TheCatAPI // Incident report 15-17.11.2018

It’s always good practice to write up an incident report if there’s been service interruption, even for a side project. It should be an honest, unemotive & blame-free account.

TheCatAPI.com had some downtime overnight (GMT+11) on the 15th Nov, and then very high latency until the 17th.

It’s always good practice to write up an incident report if there’s been service interruption, even for a side project. Here’s the template i normally use

Forensically walking through the root causes & resolution steps leads to improving the service as a whole as well as providing a reference for your future self.  It should be an honest, unemotive & blame-free account.

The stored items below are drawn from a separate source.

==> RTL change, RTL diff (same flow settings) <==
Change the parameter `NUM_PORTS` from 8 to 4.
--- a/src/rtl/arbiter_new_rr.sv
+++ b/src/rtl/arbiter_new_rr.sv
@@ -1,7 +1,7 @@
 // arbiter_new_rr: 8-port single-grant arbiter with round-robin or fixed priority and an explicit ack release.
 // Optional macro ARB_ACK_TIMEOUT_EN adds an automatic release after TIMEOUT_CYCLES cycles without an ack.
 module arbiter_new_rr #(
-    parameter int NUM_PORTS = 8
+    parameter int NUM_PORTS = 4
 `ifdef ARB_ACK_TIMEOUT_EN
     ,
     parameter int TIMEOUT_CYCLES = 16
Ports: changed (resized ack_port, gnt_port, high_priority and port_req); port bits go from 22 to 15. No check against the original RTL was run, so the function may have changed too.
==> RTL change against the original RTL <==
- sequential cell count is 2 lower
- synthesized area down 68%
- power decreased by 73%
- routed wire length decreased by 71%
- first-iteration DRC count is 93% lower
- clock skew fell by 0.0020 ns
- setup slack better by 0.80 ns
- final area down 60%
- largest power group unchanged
**config.mk**
```make
export PLATFORM = sky130hd
export DESIGN_NAME = ad9866_spi_ctrl
export DESIGN_NICKNAME = d
export VERILOG_FILES = /design/src/rtl/ad9866_pkg.sv /design/src/rtl/ad9866_cmd_fifo.sv /design/src/rtl/ad9866_spi_ctrl.sv
export SDC_FILE = /design/constraint.sdc
export NUM_CORES = 1
export LEC_CHECK = 0
export CELL_PAD_IN_SITES_DETAIL_PLACEMENT = 1
export CELL_PAD_IN_SITES_GLOBAL_PLACEMENT = 1
export CORE_ASPECT_RATIO = 1.4
export CORE_UTILIZATION = 51
export DETAILED_ROUTE_END_ITERATION = 10
export GPL_TIMING_DRIVEN = 0
export PLACE_DENSITY_LB_ADDON = 0.12
export SKIP_CTS_REPAIR_TIMING = 1
export SLEW_MARGIN = 10
export SYNTH_ARGS = -nofsm -noshare
export SYNTH_HDL_FRONTEND = slang
export SYNTH_SLANG_ARGS = --single-unit
```
**constraint.sdc**
```tcl
create_clock -name clk -period 4.1 [get_ports clk]
set_clock_uncertainty 0.2 [all_clocks]
set_input_delay 0.615 -clock clk [delete_from_list [all_inputs] [get_ports clk]]
set_output_delay 0.615 -clock clk [all_outputs]
set_load 0.005 [all_outputs]
```
**src/rtl/ad9866_pkg.sv**
```systemverilog
// Shared types and constants for the AD9866 SPI configuration master.
// The default init table holds the seven AD9866 registers written after reset.
package ad9866_pkg;

  localparam int AD9866_INIT_LEN  = 20;
  localparam int AD9866_GAP_CLKS  = 2;

  typedef struct packed {
    logic       rw;
    logic [1:0] bc;
    logic [4:0] addr;
    logic [7:0] data;
  } spi_frame_t;

  typedef struct packed {
    logic       we;
    logic [7:0] data;
  } init_entry_t;

  typedef struct packed {
    logic       rd;
    logic [4:0] addr;
    logic [7:0] data;
  } cmd_t;

  typedef enum logic [1:0] {
    S_INIT,
    S_IDLE,
    S_SHIFT,
    S_GAP
  } state_t;

  // Entry index is the register address; bit8 marks entries that are written.
  localparam logic [0:AD9866_INIT_LEN-1][8:0] AD9866_INIT_DEFAULT = {
    9'h180, 9'h000, 9'h000, 9'h000, 9'h000, 9'h000, 9'h000, 9'h121,
    9'h14B, 9'h000, 9'h000, 9'h120, 9'h141, 9'h101, 9'h000, 9'h000,
    9'h000, 9'h100, 9'h000, 9'h000
  };

endpackage

```
**src/rtl/ad9866_cmd_fifo.sv**
```systemverilog
// Host command queue for the AD9866 SPI master: DEPTH entries of cmd_t,
// push ignored when full, pop ignored when empty, head always visible.
module ad9866_cmd_fifo
  import ad9866_pkg::*;
#(
  parameter int DEPTH = 4
)(
  input  logic clk,
  input  logic reset_n,
  input  logic push,
  input  cmd_t push_data,
  input  logic pop,
  output cmd_t head,
  output logic full,
  output logic empty
);

  localparam int PTR_W = $clog2(DEPTH);

  cmd_t             mem [DEPTH];
  logic [PTR_W-1:0] wr_ptr;
  logic [PTR_W-1:0] rd_ptr;
  logic [PTR_W:0]   count;
  logic             push_ok;
  logic             pop_ok;

  assign full    = (count == (PTR_W+1)'(DEPTH));
  assign empty   = (count == '0);
  assign push_ok = push && !full;
  assign pop_ok  = pop && !empty;
  assign head    = mem[rd_ptr];

  always_ff @(posedge clk) begin
    if (push_ok) mem[wr_ptr] <= push_data;
  end

  // Pointers wrap naturally because DEPTH is a power of two.
  always_ff @(posedge clk or negedge reset_n) begin
    if (!reset_n) begin
      wr_ptr <= '0;
      rd_ptr <= '0;
      count  <= '0;
    end else begin
      if (push_ok) wr_ptr <= wr_ptr + 1'b1;
      if (pop_ok)  rd_ptr <= rd_ptr + 1'b1;
      case ({push_ok, pop_ok})
        2'b10:   count <= count + 1'b1;
        2'b01:   count <= count - 1'b1;
        default: ;
      endcase
    end
  end

endmodule

```
**src/rtl/ad9866_spi_ctrl.sv**
```systemverilog
// AD9866 SPI configuration master: init table playback, gain auto-update, queued host access.
// Define AD9866_READBACK_EN to enable register reads over sdo; otherwise reads are dropped.
module ad9866_spi_ctrl
  import ad9866_pkg::*;
#(
  parameter int                          INIT_LEN   = AD9866_INIT_LEN,
  parameter logic [0:INIT_LEN-1][8:0]    INIT_TABLE = AD9866_INIT_DEFAULT,
  parameter int                          CLK_DIV    = 1,
  parameter int                          FIFO_DEPTH = 4,
  parameter logic [4:0]                  GAIN_ADDR  = 5'h0A
)(
  input  logic       clk,
  input  logic       reset_n,
  output logic       sclk,
  output logic       sen_n,
  output logic       sdio,
  input  logic       sdo,
  input  logic [5:0] gain,
  input  logic       cmd_valid,
  output logic       cmd_ready,
  input  logic       cmd_rd,
  input  logic [4:0] cmd_addr,
  input  logic [7:0] cmd_data,
  output logic       rsp_valid,
  output logic [7:0] rsp_data,
  output logic       init_done,
  output logic       busy
);

  localparam int DIV_W = (CLK_DIV > 1) ? $clog2(CLK_DIV) : 1;
  localparam int IDX_W = $clog2(INIT_LEN + 1);

  state_t           state, state_next;
  logic [DIV_W-1:0] div_cnt;
  logic [3:0]       bit_cnt;
  logic [1:0]       gap_cnt;
  logic [IDX_W-1:0] idx;
  logic [15:0]      tx;
  logic [5:0]       gain_last;
  logic             fifo_full, fifo_empty, fifo_push, fifo_pop;
  cmd_t             cmd_in, fifo_head;
  init_entry_t      entry;
  spi_frame_t       frame;
  logic             start_frame, init_last, gain_pend, bit_end, frame_end, gap_end;

  assign cmd_in.rd   = cmd_rd;
  assign cmd_in.addr = cmd_addr;
  assign cmd_in.data = cmd_data;
  assign cmd_ready   = !fifo_full;
  assign fifo_push   = cmd_valid && !fifo_full;

  ad9866_cmd_fifo #(.DEPTH(FIFO_DEPTH)) u_fifo (
    .clk       (clk),
    .reset_n   (reset_n),
    .push      (fifo_push),
    .push_data (cmd_in),
    .pop       (fifo_pop),
    .head      (fifo_head),
    .full      (fifo_full),
    .empty     (fifo_empty)
  );

  assign sdio      = tx[15];
  assign init_last = (idx == IDX_W'(INIT_LEN));
  assign entry     = INIT_TABLE[idx];
  assign gain_pend = init_done && (gain != gain_last);
  assign bit_end   = (state == S_SHIFT) && (div_cnt == DIV_W'(CLK_DIV - 1));
  assign frame_end = bit_end && sclk && (bit_cnt == 4'd15);
  assign gap_end   = (gap_cnt == 2'(AD9866_GAP_CLKS - 1));

  always_ff @(posedge clk or negedge reset_n) begin
    if (!reset_n) state <= S_INIT;
    else          state <= state_next;
  end

  always_comb begin
    state_next  = state;
    start_frame = 1'b0;
    fifo_pop    = 1'b0;
    frame       = '0;
    case (state)
      S_INIT: begin
        if (init_last) begin
          state_next = S_IDLE;
        end else if (entry.we) begin
          start_frame = 1'b1;
          frame.addr  = 5'(idx);
          frame.data  = entry.data;
          state_next  = S_SHIFT;
        end
      end
      S_IDLE: begin
        if (gain_pend) begin
          start_frame = 1'b1;
          frame.addr  = GAIN_ADDR;
          frame.data  = {2'b00, gain};
          state_next  = S_SHIFT;
        end else if (!fifo_empty) begin
          fifo_pop = 1'b1;
`ifdef AD9866_READBACK_EN
          start_frame = 1'b1;
          frame.rw    = fifo_head.rd;
          frame.addr  = fifo_head.addr;
          frame.data  = fifo_head.rd ? 8'h00 : fifo_head.data;
          state_next  = S_SHIFT;
`else
          if (!fifo_head.rd) begin
            start_frame = 1'b1;
            frame.addr  = fifo_head.addr;
            frame.data  = fifo_head.data;
            state_next  = S_SHIFT;
          end
`endif
        end
      end
      S_SHIFT: if (frame_end) state_next = S_GAP;
      S_GAP:   if (gap_end) state_next = (init_done || init_last) ? S_IDLE : S_INIT;
      default: state_next = S_INIT;
    endcase
  end

  // busy is registered, so it follows the FSM/queue/gain status one clock later.
  always_ff @(posedge clk or negedge reset_n) begin
    if (!reset_n) begin
      sclk      <= 1'b0;
      sen_n     <= 1'b1;
      tx        <= '0;
      div_cnt   <= '0;
      bit_cnt   <= '0;
      gap_cnt   <= '0;
      idx       <= '0;
      gain_last <= '0;
      init_done <= 1'b0;
      busy      <= 1'b0;
    end else begin
      busy <= (state != S_IDLE) || !fifo_empty || gain_pend;
      if (state == S_INIT && !init_last) idx <= idx + 1'b1;
      if (state == S_IDLE && gain_pend) gain_last <= gain;
      if (!init_done && init_last && (state == S_INIT || (state == S_GAP && gap_end)))
        init_done <= 1'b1;
      if (start_frame) begin
        tx      <= frame;
        sen_n   <= 1'b0;
        sclk    <= 1'b0;
        div_cnt <= '0;
        bit_cnt <= '0;
      end
      if (state == S_SHIFT) begin
        if (bit_end) begin
          div_cnt <= '0;
          sclk    <= !sclk;
          if (sclk) begin
            tx <= {tx[14:0], 1'b0};
            if (bit_cnt == 4'd15) sen_n <= 1'b1;
            else                  bit_cnt <= bit_cnt + 1'b1;
          end
        end else begin
          div_cnt <= div_cnt + 1'b1;
        end
      end
      if (frame_end)           gap_cnt <= '0;
      else if (state == S_GAP) gap_cnt <= gap_cnt + 1'b1;
    end
  end

`ifdef AD9866_READBACK_EN
  logic [7:0] rx;
  logic       rd_pending;

  // sdo is captured on every sclk fall; only read frames publish it.
  always_ff @(posedge clk or negedge reset_n) begin
    if (!reset_n) begin
      rx         <= '0;
      rd_pending <= 1'b0;
      rsp_valid  <= 1'b0;
      rsp_data   <= '0;
    end else begin
      rsp_valid <= 1'b0;
      if (bit_end && sclk) rx <= {rx[6:0], sdo};
      if (start_frame) rd_pending <= frame.rw;
      if (state == S_GAP && rd_pending) begin
        rsp_valid  <= 1'b1;
        rsp_data   <= rx;
        rd_pending <= 1'b0;
      end
    end
  end
`else
  logic unused_sdo;
  assign unused_sdo = sdo;
  assign rsp_valid  = 1'b0;
  assign rsp_data   = 8'h00;
`endif

endmodule
```
==> key figures, run 1 <==
Final layout
  • NumNets Final: 464
  • ANT cells: 0
  • Post-layout util: 61.33%
  • Layout area overhead: 15.48%
  • Fin cells: 536
  • Share of layout cells above drive strength 1: 16.08%

Global route
  • Initial antenna violation count: 0
  • Largest net degree at the start of global routing: 36
  • Tot GR Track Use: 24.08%
  • GRT overflow: 0
  • Vias in the first global route: 3,481
  • First-pass GRT wire length: 18,020 microns

Yosys
  • Cell with the most instances after synthesis: edfxtp_1
  • Synth async-reset ratio: 45.63%
  • Cells after Synth: 375
  • Synth cell types: 54
  • Synth Area in XOR/XNOR: 3.431%
  • Synth Area in Simple Gates: 10.42%
  • Synthesized area per cell: 12.93 sq um
  • Flop and latch count out of synthesis: 103
  • Synth cell count leaders: 56 x edfxtp_1, 46 x dfrtp_1, 32 x nand2_1
  • Top cells by area, synth: edfxtp_1 35%, dfrtp_1 24%, mux4_2 6.0%
  • Synth top area share: 34.67%
  • Post-synthesis adder-cell area fraction: 4.283%
  • Yosys warnings: 0
  • Compound-gate portion of the synthesized area: 8.746%
  • Multiplexer share of the synthesized area: 9.262%
  • Synthesized area: 4850 sq um
  • Yosys top cell by area: edfxtp_1
  • Seq/Total Area, Yosys: 58.95%
  • Main combinational cell family by area after synthesis: simple AND/OR/NAND/NOR gates
  • Post-synth EDFFs: 56
  • Most common flop cell mapped by yosys: edfxtp_1

Critical path
  • Setup CP Type: input pin to flip-flop
  • CP required: 4.17 ns
  • CP Launch Type: input pin
  • Critical Path AT: 3.71 ns
  • Critical Path Fanout Max: 5
  • Critical Path Sink Type: flip-flop
  • Flop-to-flop setup slack: 0.80 ns

Pwr
  • Total power: 2.424 mW
  • VDD IR max: 311.4 uV
  • P_leak: 2.213 nW
  • Pwr per Cell Area: 432.9 nW/um^2

Clock network
  • Total clock sinks: 103
  • CTS H-Tree Depth: 3
  • CTS max path bufs: 2
  • CTS Buf Count: 9
  • CTS tree: done
  • Clock Latency Late Sink: 0.35 ns
  • Clock transition at path regs: 0.07 ns
  • CTS root buf: clkbuf_16

Placement
  • Post-Place Cells: 519
  • Placer's final routability congestion estimate: 0.8390
  • IO Port Bufs: 28
  • Post-DP HPWL: 7824 microns

Timing
  • WHS: 0.2817 ns
  • Count of final setup violators: 0
  • Max transition margin: 46.64%
  • Final worst-path cycle share: 88.85%
  • Worst-Margin Slew: 0.7942 ns
  • Minimum clock period: 3.643 ns
  • RSZ-0062 raised after global routing: no
  • Setup TNS: 0 ns
  • Max Freq: 274.5 MHz
  • Pins Over Slew Limit: 0
  • Final hold violations: 0

Run status
  • Status: complete, but fails checks
  • Violations in the final reports: DRC

Detailed routing
  • Pre-antenna DRT Iters: 7
  • Total Wirelength: 10,670 microns
  • Residual DRC count: 2
  • Vias per Instance: 5.799
  • Routed Antenna Nets: 0
  • DR iter-0 viols: 268
  • Vias: 3,108
  • Routed length per instance: 19.90 microns

Floorplan
  • Core box area: 9131 sq um
  • Die X: 84.42 microns
  • Num rows: 41
  • I/O Pins: 39
  • Die Ht: 117.4 microns
  • Die area: 9909 sq um
  • Initial Util: 53.11%

Job
  • Maxcap violations: 0

Min path
  • Worst hold path type: flip-flop to flip-flop
==> layout by cell type, fill, tap and decap left out, types with 2 or more instances in the layout <==
master            n
edfxtp_1         56
dfrtp_1          46
nand2_1          32
clkdlybuf4s50_1  27
o21ai_0          23
inv_1            19
nor2_1           17
ha_1             15
mux4_2           13
a21oi_1          12
xor2_1           10
nand3_1          10
nor3_1            9
xnor2_1           9
buf_4             9
conb_1            9
clkbuf_16         9
buf_2             8
mux2_2            8
and3_1            8
clkbuf_1          7
a31oi_1           7
nand4_1           5
nor3_2            4
a21o_1            4
mux2i_1           4
nand2b_1          3
a22oi_1           3
o21ai_1           3
a211oi_1          2
buf_6             2
o22ai_1           2
a211oi_2          2
o2bb2ai_1         2
inv_6             2
clkinvlp_4        2
==> state kept, by name, indices dropped and copies added (netlist names) <==
register       count
div_cnt            1
init_done          1
u_fifo.wr_ptr      2
tx                16
sen_n              1
busy               1
u_fifo.mem        56
bit_cnt            4
gain_last          6
state              2
gap_cnt            2
sclk               1
u_fifo.count       3
u_fifo.rd_ptr      2
idx                5
==> critical path, stage by stage <==
cell and delay (ns):
clkdlybuf4s50_1 0.47, xor2_1 0.18, nor4_2 0.36, a21boi_0 0.31, nor3_1 0.59, ha_1 0.30, inv_1 0.07, fa_1 0.38
xor2_1 0.15, nor2_1 0.11, xor2_1 0.16
==> path summary, 6_finish.rpt <==
kind / from / to / cells past startpoint
max: gain[3] / u_fifo.count[2]$_DFFE_PN0P_ / 11
max in group asynchronous: reset_n / sen_n$_DFF_PN1_ / 3
min: tx[14]$_DFF_PN0_ / tx[15]$_DFF_PN0_ / 2
max reg2reg: gain_last[5]$_DFFE_PN0P_ / u_fifo.count[2]$_DFFE_PN0P_ / 10
min reg2reg: tx[14]$_DFF_PN0_ / tx[15]$_DFF_PN0_ / 2
min in group asynchronous: reset_n / gain_last[5]$_DFFE_PN0P_ / 2
==> final cells by class <==
type	instances	area, sq um
Buffer	25	162.7
Clock buffer	10	229.0
Clock inverter	6	52.55
Fill cell	902	3531
Inverter	19	71.32
Multi-Input combinational cell	236	1787
Sequential cell	103	2859
Tap cell	107	133.9
Timing Repair Buffer	30	305.3
==> logic make-up (layout without fill, tap and decap cells) <==
logic type,after synthesis,in the layout
other,1,9
muxes,26,26
buffers and inverters,44,90
and+or+nand+nor,98,98
adders and majority gates,16,16
AOI/OAI and AO/OA,68,68
DFF,103,103
xor gates and xnor gates,19,19
==> where the power goes <==
part           total [mW]  switching (mW)  internal, mW
Sequential           1.29          0.0479          1.25
Combinational       0.320           0.193         0.127
Clock               0.810           0.389         0.422
Total                2.42           0.629          1.80
==> stage by stage <==
stage                     worst slack (ns)  cell area (sq um)
after floorplan                      1.197               4880
after global placement              0.2236               5294
after detailed placement           0.04284               5309
after CTS                           0.4050               5590
after global routing                0.2284               5600
final                               0.4572               5600
==> per-layer routing <==
metal / part of all wire, % / track usage (%)
met5: 0 / 0
met4: 4.2 / 12.71
met3: 2.0 / 3.237
met2: 55 / 43.19
met1: 39 / 27.70
(Power assumes the default switching activity.)
==> inputs of run 2 (changes only) <==
--- a/config.mk
+++ b/config.mk
@@ -5,10 +5,11 @@
 export SDC_FILE = /design/constraint.sdc
 export NUM_CORES = 1
 export LEC_CHECK = 0
-export CELL_PAD_IN_SITES_DETAIL_PLACEMENT = 1
-export CELL_PAD_IN_SITES_GLOBAL_PLACEMENT = 1
+export CELL_PAD_IN_SITES_DETAIL_PLACEMENT = 0
+export CELL_PAD_IN_SITES_GLOBAL_PLACEMENT = 2
 export CORE_ASPECT_RATIO = 1.4
-export CORE_UTILIZATION = 51
+export CORE_UTILIZATION = 44
+export CTS_CLUSTER_DIAMETER = 120
 export DETAILED_ROUTE_END_ITERATION = 10
 export GPL_TIMING_DRIVEN = 0
 export PLACE_DENSITY_LB_ADDON = 0.12
==> key figures, run 2 (synthesis results as in run 1) <==
Final layout
  • Commonest non-fill, non-tap cells in the layout: 56 x edfxtp_1, 46 x dfrtp_1, 32 x nand2_1
  • Share of layout cells above drive strength 1: 16.08%
  • Commonest non-fill, non-tap cell in the layout: edfxtp_1
  • NumNets Final: 464
  • Reg with most FFs: u_fifo.mem
  • Fin cells: 570
  • ANT cells: 0
  • Layout area overhead: 16.51%
  • Largest registers: u_fifo.mem: 56 flops, tx: 16 flops, gain_last: 6 flops
  • Max reg flops: 56

Clock network
  • Clock Latency Late Sink: 0.35 ns
  • Clock transition at path regs: 0.07 ns
  • CTS tree: done
  • CTS max path bufs: 2
  • CTS root buf: clkbuf_16
  • Total clock sinks: 103
  • CTS Buf Count: 9
  • CTS H-Tree Depth: 3

Timing
  • Minimum clock period: 3.535 ns
  • Final hold violations: 0
  • Setup TNS: 0 ns
  • Pins Over Slew Limit: 0
  • Count of final setup violators: 0
  • WHS: 0.2903 ns
  • Max Freq: 282.9 MHz
  • Final worst-path cycle share: 86.22%
  • Worst-Margin Slew: 0.7977 ns
  • Max transition margin: 46.41%
  • RSZ-0062 raised after global routing: no

Global route
  • First-pass GRT wire length: 16,640 microns
  • Tot GR Track Use: 19.46%
  • Vias in the first global route: 3,146
  • GRT overflow: 0
  • Initial antenna violation count: 0
  • Largest net degree at the start of global routing: 35

Run status
  • Status: complete, no violations

Floorplan
  • Core box area: 10,810 sq um
  • Die area: 11,450 sq um
  • I/O Pins: 39
  • Die X: 90.73 microns
  • Num rows: 45
  • Initial Util: 44.86%
  • Die Ht: 126.2 microns

Job
  • Maxcap violations: 0

Detailed routing
  • Pre-antenna DRT Iters: 5
  • Routed length per instance: 17.38 microns
  • Total Wirelength: 9908 microns
  • Residual DRC count: 0
  • DR iter-0 viols: 162
  • Vias: 3,025
  • Vias per Instance: 5.307
  • Routed Antenna Nets: 0

Pwr
  • VDD IR max: 328.1 uV
  • Pwr per Cell Area: 427.1 nW/um^2
  • Total power: 2.413 mW
  • P_leak: 2.221 nW

Critical path
  • CP Launch Type: input pin
  • CP required: 4.17 ns
  • Flop-to-flop setup slack: 0.95 ns
  • Setup CP Type: input pin to flip-flop
  • Critical Path AT: 3.61 ns
  • Critical Path Sink Type: flip-flop
  • Critical Path Fanout Max: 5

Placement
  • Placer's final routability congestion estimate: 0.7740
  • Post-Place Cells: 553
  • IO Port Bufs: 28
  • Post-DP HPWL: 7147 microns

Min path
  • Worst hold path type: flip-flop to flip-flop
run 2: changes by cell type in the layout (fill, tap and decap cells not counted):
cell        previous run  this run
clkinv_4               1         5
clkinv_8               0         1
clkinvlp_4             2         0
inv_6                  2         0
inv_8                  1         0
run 2: layer usage:
metal | GRT usage, % | wire length (microns)
met4 | 9.108 | 234
met2 | 34.98 | 5480
met5 | 0 | 0
met1 | 22.60 | 3950
met3 | 3.019 | 243
run 2: path summary, 6_finish.rpt:
| check | from | to | cells past startpoint |
|---|---|---|---|
| min reg2reg | tx[9]$_DFF_PN0_ | tx[10]$_DFF_PN0_ | 2 |
| max | gain[5] | u_fifo.count[2]$_DFFE_PN0P_ | 11 |
| min | tx[9]$_DFF_PN0_ | tx[10]$_DFF_PN0_ | 2 |
| max reg2reg | gain_last[5]$_DFFE_PN0P_ | u_fifo.count[2]$_DFFE_PN0P_ | 10 |
| max in group asynchronous | reset_n | sen_n$_DFF_PN1_ | 3 |
| min in group asynchronous | reset_n | state[1]$_DFFE_PN0P_ | 2 |
run 2: area by class of cell:
type	count	area [sq um]
Tap cell	141	176.4
Clock buffer	10	229.0
Clock inverter	6	60.06
Buffer	25	162.7
Multi-Input combinational cell	236	1787
Timing Repair Buffer	30	305.3
Inverter	19	71.32
Fill cell	968	5160
Sequential cell	103	2859
run 2: worst max-delay path, stage by stage:
cell and delay (ns):
clkdlybuf4s50_1 0.48, xor2_1 0.19, nor4_2 0.36, a21boi_0 0.30, nor3_1 0.55, ha_1 0.28
inv_1 0.06, fa_1 0.37, xor2_1 0.15, nor2_1 0.11, xor2_1 0.15
run 2: power by group:
group | internal [mW] | switching, mW
sequential | 1.25 | 0.0413
clock | 0.423 | 0.394
combinational | 0.126 | 0.184
run 2: stage by stage:
step	setup WS, ns	cell area (sq um)	util (%)
floorplan	1.197	4880	-
global placement	0.1506	5336	49.36
detailed placement	0.1064	5351	49.50
CTS	0.4724	5640	52.18
global route	0.3252	5650	52.27
finish	0.5652	5650	52.27
==> inputs of run 3 (changes only) <==
--- a/config.mk
+++ b/config.mk
@@ -12,8 +12,9 @@
 export CTS_CLUSTER_DIAMETER = 120
 export DETAILED_ROUTE_END_ITERATION = 10
 export GPL_TIMING_DRIVEN = 0
+export HOLD_SLACK_MARGIN = 0.06
 export PLACE_DENSITY_LB_ADDON = 0.12
-export SKIP_CTS_REPAIR_TIMING = 1
+export SETUP_SLACK_MARGIN = 0.02
 export SLEW_MARGIN = 10
 export SYNTH_ARGS = -nofsm -noshare
 export SYNTH_HDL_FRONTEND = slang
==> results of run 3 <==
Same layout as run 2: the final DEF is identical, and so are final timing and power.
Main changes from that run: met1 usage 22.60% -> 22.64%; met3 usage 3.019% -> 2.959%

It’s a natural human instinct to avoid embarrassment by not talking about it again and trying to quickly move on. Processing the experience is cathartic, covering it up is not.

— Incident Report – TheCatAPI.com – 15-17.11.2018

Summary:

  • At 21:45 (GMT+11) on 15th Nov.2018, there was a significant increase in requests to a new API route that was not properly cached. This led to an overload of the database, which led to all users seeing 503 responses for any public request.
  • This was wrongly identified as a broken code deployment due to conflicting errors, and a rollback to a previous release had minimal effect.
  • Extra database resources were provisioned, along with increasing the size of the Servers. This stabilised the service but left the response times in the seconds.
  • A patch put live at 12:30 on the 17th brought the response times back down to ~15ms, after which all services operated normally.

Timeline: (GMT +11)

  • 2018-11-14 14:10 Release went live which would produce confusing error reports due to new logging
  • 2018-11-15 21:20: increase in traffic to images/{image_id}/analysis route which was not cached
  • 2018-11-15 21:30: application overwhelms the database, Most responses are 503
  • 2018-11-16 08:30: I saw the errors and messages on the forum and began investigation
  • 2018-11-16 08:35: Error logs indicated that the codebase was producing errors, so a rollback was initiated. This caused the service to be resumed, albeit with a high response time.
  • 2018-11-16 09:45: Response time was still high so Database & Server capacity was increased, bringing down the response time.
  • 2018-11-16 10:30: Response time climbs again, however no 503’s were returned and service responds successfully. Log investigation reveals no caching on  ‘images/{image_id}/analysis route’
  • 2018-11-16 11:10: Code fix if created, and tested locally. However no time was available to deploy until the next day.
  • 2018-11-17 13:37: Fix deployed successfully, bringing the response time back down to ~15ms.

Root Cause:

  • Having an API route that made a request to the Database on every request without caching or rate-limiting. This should have been caught in testing, or profiled in load-testing.

Resolution:

  • Used the Memoization pattern to cache the response from the DB within the API route, with a fallback to Redis if available, the ultimately the read DB(s)
  • Revised error logging to prevent misdiagnosis in the future.

Future prevention:

  • Reduce the time between incident and investigation, by having my phone create an Alarm on receiving error alters, or use a service like Pagerduty.
  • Research adding a load testing service like LoadImpact into the CI/CD testing process via CircleCI.
  • Integrate Siege into local automated tests.
  • Consider bringing down rate-limit for new routes
  • Use the Strangler application pattern to split routes like signup & upload over to serverless microservices to prevent them getting interrupted in the future.